Here, we can see that 2 is the majority element. But if in this array, the last two elements were 3, then the Element variable would have stored 3 instead of 2. For that, we need to check if the Element is the majority element by traversing the array once more. But if the question guarantees that the given array contains a majority element, then we can bet the Element will store the majority one.
Note: For a better understanding of intuition, please watch the video at the bottom of the page.
Code:
C++ Code
#include <bits/stdc++.h>
using namespace std;
int majorityElement(vector<int> v) {
//size of the given array:
int n = v.size();
int cnt = 0; // count
int el; // Element
//applying the algorithm:
for (int i = 0; i < n; i++) {
if (cnt == 0) {
cnt = 1;
el = v[i];
}
else if (el == v[i]) cnt++;
else cnt--;
}
//checking if the stored element
// is the majority element:
int cnt1 = 0;
for (int i = 0; i < n; i++) {
if (v[i] == el) cnt1++;
}
if (cnt1 > (n / 2)) return el;
return -1;
}
int main()
{
vector<int> arr = {2, 2, 1, 1, 1, 2, 2};
int ans = majorityElement(arr);
cout << "The majority element is: " << ans << endl;
return 0;
}
Output: The majority element is: 2
Time Complexity: O(N) + O(N), where N = size of the given array.
Reason: The first O(N) is to calculate the count and find the expected majority element. The second one is to check if the expected element is the majority one or not.
Note: If the question states that the array must contain a majority element, in that case, we do not need the second check. Then the time complexity will boil down to O(N).

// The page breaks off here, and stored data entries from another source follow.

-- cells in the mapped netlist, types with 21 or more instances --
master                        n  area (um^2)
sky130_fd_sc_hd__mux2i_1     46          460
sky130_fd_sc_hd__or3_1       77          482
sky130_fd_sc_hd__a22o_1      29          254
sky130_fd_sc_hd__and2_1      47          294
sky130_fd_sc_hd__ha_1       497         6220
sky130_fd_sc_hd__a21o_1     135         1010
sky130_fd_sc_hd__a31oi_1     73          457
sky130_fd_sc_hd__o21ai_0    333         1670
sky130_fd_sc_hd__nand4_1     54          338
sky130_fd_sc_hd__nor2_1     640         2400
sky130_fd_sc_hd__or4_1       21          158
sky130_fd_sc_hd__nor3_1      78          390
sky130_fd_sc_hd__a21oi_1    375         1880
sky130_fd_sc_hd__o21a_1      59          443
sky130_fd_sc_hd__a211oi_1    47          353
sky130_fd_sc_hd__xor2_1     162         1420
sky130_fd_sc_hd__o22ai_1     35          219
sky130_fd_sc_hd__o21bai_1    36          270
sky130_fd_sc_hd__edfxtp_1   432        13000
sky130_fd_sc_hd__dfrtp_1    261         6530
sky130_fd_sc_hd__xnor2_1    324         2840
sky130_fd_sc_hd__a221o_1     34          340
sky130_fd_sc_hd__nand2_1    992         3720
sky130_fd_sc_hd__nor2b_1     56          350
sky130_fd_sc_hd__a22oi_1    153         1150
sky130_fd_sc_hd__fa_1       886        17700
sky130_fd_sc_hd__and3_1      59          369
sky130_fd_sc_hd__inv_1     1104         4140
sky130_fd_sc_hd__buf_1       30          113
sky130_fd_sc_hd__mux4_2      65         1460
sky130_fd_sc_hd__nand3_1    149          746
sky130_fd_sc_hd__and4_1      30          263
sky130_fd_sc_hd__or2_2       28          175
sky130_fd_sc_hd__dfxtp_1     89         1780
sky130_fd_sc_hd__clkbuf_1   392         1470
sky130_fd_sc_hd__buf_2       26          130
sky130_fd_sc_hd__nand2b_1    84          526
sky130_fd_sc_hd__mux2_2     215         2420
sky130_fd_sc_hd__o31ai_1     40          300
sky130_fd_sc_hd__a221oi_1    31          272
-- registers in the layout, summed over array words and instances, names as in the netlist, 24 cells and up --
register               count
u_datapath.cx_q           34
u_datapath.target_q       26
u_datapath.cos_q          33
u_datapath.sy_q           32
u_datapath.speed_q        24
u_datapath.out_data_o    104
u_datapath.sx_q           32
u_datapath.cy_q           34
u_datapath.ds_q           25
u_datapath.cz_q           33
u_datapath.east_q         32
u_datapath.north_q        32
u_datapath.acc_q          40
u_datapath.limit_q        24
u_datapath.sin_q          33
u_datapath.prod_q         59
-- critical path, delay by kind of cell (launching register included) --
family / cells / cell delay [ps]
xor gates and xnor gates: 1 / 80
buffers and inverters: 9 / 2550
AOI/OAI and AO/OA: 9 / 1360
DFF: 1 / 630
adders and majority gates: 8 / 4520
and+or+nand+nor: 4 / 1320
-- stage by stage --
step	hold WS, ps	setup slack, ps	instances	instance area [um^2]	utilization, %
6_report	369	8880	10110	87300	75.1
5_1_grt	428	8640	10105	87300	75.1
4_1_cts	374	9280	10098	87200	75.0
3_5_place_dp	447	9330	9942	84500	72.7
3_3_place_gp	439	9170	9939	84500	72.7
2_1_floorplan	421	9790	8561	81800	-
[config.mk]
export PLATFORM = sky130hd
export DESIGN_NAME = cvt_ctrl
export DESIGN_NICKNAME = d
export VERILOG_FILES = /design/src/sv/cvt_pkg.sv /design/src/sv/cvt_ctrl.sv
export SDC_FILE = /design/constraint.sdc
export NUM_CORES = 1
export LEC_CHECK = 0
export BUFFER_PORTS_ARGS = -buffer_cell sky130_fd_sc_hd__buf_2
export CAP_MARGIN = 20
export CORE_AREA = 2 2 39 41
export CTS_CLUSTER_DIAMETER = 80
export DETAILED_ROUTE_END_ITERATION = 7
export DIE_AREA = 0 0 41 43
export GPL_TIMING_DRIVEN = 0
export PLACE_DENSITY = 0.5
export SKIP_LAST_GASP = 1
export SYNTH_ARGS = -nofsm -noshare
export SYNTH_HDL_FRONTEND = slang
export SYNTH_SLANG_ARGS = --single-unit
export TNS_END_PERCENT = 20
[constraint.sdc]
create_clock -name clk -period 2.1 [get_ports clk]
set_input_delay 0.105 -clock clk [delete_from_list [all_inputs] [get_ports clk]]
set_output_delay 0.105 -clock clk [all_outputs]
set_load 0.01 [all_outputs]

Space Complexity: O(1) as we are not using any extra space.
Java Code
import java.util.*;
public class tUf {
public static int majorityElement(int []v) {
//size of the given array:
int n = v.length;
int cnt = 0; // count
int el = 0; // Element
//applying the algorithm:
for (int i = 0; i < n; i++) {
if (cnt == 0) {
cnt = 1;
el = v[i];
} else if (el == v[i]) cnt++;
else cnt--;
}
//checking if the stored element
// is the majority element:
int cnt1 = 0;
for (int i = 0; i < n; i++) {
if (v[i] == el) cnt1++;
}
if (cnt1 > (n / 2)) return el;
return -1;
}
public static void main(String args[]) {
int[] arr = {2, 2, 1, 1, 1, 2, 2};
int ans = majorityElement(arr);
System.out.println("The majority element is: " + ans);
}
}
Output: The majority element is: 2
Time Complexity: O(N) + O(N), where N = size of the given array.

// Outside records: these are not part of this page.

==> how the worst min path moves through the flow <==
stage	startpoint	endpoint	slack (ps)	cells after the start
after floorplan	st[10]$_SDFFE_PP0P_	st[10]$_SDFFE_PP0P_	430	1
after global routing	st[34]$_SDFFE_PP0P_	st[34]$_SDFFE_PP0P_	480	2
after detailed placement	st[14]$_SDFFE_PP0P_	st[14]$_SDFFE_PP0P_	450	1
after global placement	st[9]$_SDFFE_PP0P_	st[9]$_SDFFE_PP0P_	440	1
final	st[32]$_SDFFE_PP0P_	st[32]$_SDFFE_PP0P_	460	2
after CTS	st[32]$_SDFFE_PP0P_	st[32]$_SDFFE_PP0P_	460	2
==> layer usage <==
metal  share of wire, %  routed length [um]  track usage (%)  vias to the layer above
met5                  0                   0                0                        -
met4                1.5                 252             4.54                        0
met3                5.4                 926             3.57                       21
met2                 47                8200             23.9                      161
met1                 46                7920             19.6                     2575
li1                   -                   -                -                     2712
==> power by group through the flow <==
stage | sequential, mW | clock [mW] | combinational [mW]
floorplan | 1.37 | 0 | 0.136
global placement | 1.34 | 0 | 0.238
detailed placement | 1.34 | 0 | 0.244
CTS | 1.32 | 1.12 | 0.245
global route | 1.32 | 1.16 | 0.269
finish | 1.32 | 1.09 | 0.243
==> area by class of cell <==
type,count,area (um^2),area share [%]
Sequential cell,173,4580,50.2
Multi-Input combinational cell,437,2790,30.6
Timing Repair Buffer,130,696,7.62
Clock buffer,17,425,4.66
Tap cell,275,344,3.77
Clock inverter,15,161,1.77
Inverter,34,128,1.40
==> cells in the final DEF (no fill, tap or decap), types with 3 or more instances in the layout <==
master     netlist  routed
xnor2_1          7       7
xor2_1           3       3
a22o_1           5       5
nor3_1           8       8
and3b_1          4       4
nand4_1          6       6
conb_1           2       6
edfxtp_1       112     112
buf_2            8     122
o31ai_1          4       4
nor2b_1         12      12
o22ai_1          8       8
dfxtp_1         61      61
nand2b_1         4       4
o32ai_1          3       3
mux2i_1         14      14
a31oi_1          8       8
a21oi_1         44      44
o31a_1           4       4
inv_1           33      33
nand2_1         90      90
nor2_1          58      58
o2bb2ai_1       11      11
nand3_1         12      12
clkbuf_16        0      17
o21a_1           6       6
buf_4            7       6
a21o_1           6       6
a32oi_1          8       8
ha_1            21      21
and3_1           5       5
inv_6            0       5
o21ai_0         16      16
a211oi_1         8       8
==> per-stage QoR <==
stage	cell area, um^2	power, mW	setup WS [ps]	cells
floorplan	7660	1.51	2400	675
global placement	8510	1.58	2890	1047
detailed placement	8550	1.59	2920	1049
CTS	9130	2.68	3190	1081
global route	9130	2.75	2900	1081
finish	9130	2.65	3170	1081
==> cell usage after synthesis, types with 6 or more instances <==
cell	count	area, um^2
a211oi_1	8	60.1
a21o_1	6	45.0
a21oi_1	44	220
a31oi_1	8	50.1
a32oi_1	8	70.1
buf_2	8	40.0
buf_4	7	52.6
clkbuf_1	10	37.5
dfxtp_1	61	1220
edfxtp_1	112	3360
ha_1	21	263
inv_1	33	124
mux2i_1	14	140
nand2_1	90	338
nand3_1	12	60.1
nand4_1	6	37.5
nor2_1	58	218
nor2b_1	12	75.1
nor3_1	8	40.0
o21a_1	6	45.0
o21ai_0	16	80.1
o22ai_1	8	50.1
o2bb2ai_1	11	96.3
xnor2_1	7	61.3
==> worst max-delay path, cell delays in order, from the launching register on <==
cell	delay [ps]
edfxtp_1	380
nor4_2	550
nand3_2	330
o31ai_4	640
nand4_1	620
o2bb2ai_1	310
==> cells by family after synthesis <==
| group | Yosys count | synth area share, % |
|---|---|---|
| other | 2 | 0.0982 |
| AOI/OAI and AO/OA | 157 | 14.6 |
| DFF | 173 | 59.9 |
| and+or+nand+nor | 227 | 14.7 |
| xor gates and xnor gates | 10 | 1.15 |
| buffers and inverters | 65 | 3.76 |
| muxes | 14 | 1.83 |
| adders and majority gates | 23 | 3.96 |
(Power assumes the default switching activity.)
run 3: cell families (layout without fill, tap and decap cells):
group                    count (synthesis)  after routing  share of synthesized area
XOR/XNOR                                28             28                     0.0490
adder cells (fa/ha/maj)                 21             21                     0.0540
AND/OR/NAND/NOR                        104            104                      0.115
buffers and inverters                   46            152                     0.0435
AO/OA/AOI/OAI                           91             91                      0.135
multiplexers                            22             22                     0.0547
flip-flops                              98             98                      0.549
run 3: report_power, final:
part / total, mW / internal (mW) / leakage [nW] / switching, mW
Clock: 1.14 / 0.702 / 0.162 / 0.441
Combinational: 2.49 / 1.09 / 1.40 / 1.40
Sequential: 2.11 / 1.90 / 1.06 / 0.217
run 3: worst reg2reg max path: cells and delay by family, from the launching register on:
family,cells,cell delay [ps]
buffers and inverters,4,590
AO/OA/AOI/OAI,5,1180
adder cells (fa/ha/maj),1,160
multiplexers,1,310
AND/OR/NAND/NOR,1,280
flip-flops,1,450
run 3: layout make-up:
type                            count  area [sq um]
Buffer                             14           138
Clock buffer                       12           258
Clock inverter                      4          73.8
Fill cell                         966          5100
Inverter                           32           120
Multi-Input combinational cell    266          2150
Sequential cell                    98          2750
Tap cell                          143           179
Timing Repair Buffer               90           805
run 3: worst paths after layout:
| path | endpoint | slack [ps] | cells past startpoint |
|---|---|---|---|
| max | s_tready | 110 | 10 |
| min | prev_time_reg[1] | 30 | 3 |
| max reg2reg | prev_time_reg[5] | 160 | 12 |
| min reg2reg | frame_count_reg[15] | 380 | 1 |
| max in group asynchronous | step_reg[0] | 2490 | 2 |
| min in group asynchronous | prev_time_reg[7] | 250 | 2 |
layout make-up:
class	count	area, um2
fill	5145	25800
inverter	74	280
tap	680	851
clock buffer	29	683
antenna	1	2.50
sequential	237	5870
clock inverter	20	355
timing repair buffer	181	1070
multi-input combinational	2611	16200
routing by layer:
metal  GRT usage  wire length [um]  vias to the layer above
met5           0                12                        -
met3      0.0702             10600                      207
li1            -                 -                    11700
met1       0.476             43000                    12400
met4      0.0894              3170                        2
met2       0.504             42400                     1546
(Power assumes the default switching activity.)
<file path="config.mk">
export PLATFORM = sky130hd
export DESIGN_NAME = sysex_dump_check_unpack_top
export DESIGN_NICKNAME = d
export VERILOG_FILES = /design/src/sv/sdcu_pkg.sv /design/src/sv/sysex_dump_check_unpack_top.sv /design/src/sv/sdcu_front.sv /design/src/sv/sdcu_queue.sv /design/src/sv/sdcu_back.sv
export VERILOG_INCLUDE_DIRS = /design/src /design/src/sv
export SDC_FILE = /design/constraint.sdc
export NUM_CORES = 1
export LEC_CHECK = 0
export ABC_CLOCK_PERIOD_IN_PS = 6810
export BUFFER_PORTS_ARGS = -buffer_cell sky130_fd_sc_hd__buf_2
export CORE_ASPECT_RATIO = 0.8
export CORE_MARGIN = 4
export CORE_UTILIZATION = 50
export DETAILED_ROUTE_END_ITERATION = 7
export HOLD_SLACK_MARGIN = 0.06
export PLACE_DENSITY = 0.68
export SKIP_LAST_GASP = 1
export SYNTH_ARGS = -nofsm -noshare
export SYNTH_HDL_FRONTEND = slang
export SYNTH_SLANG_ARGS = --single-unit
</file>
<file path="constraint.sdc">
create_clock -name clk -period 6.81 [get_ports clk]
set_input_delay 0 -clock clk [delete_from_list [all_inputs] [get_ports clk]]
set_output_delay 0 -clock clk [all_outputs]
set_load 0.05 [all_outputs]
</file>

Reason: The first O(N) is to calculate the count and find the expected majority element. The second one is to check if the expected element is the majority one or not.
Note: If the question states that the array must contain a majority element, in that case, we do not need the second check. Then the time complexity will boil down to O(N).
Space Complexity: O(1) as we are not using any extra space.
Follow-up question you can try: Given an integer array of size n, find all elements that appear more than ⌊ n/3 ⌋ times.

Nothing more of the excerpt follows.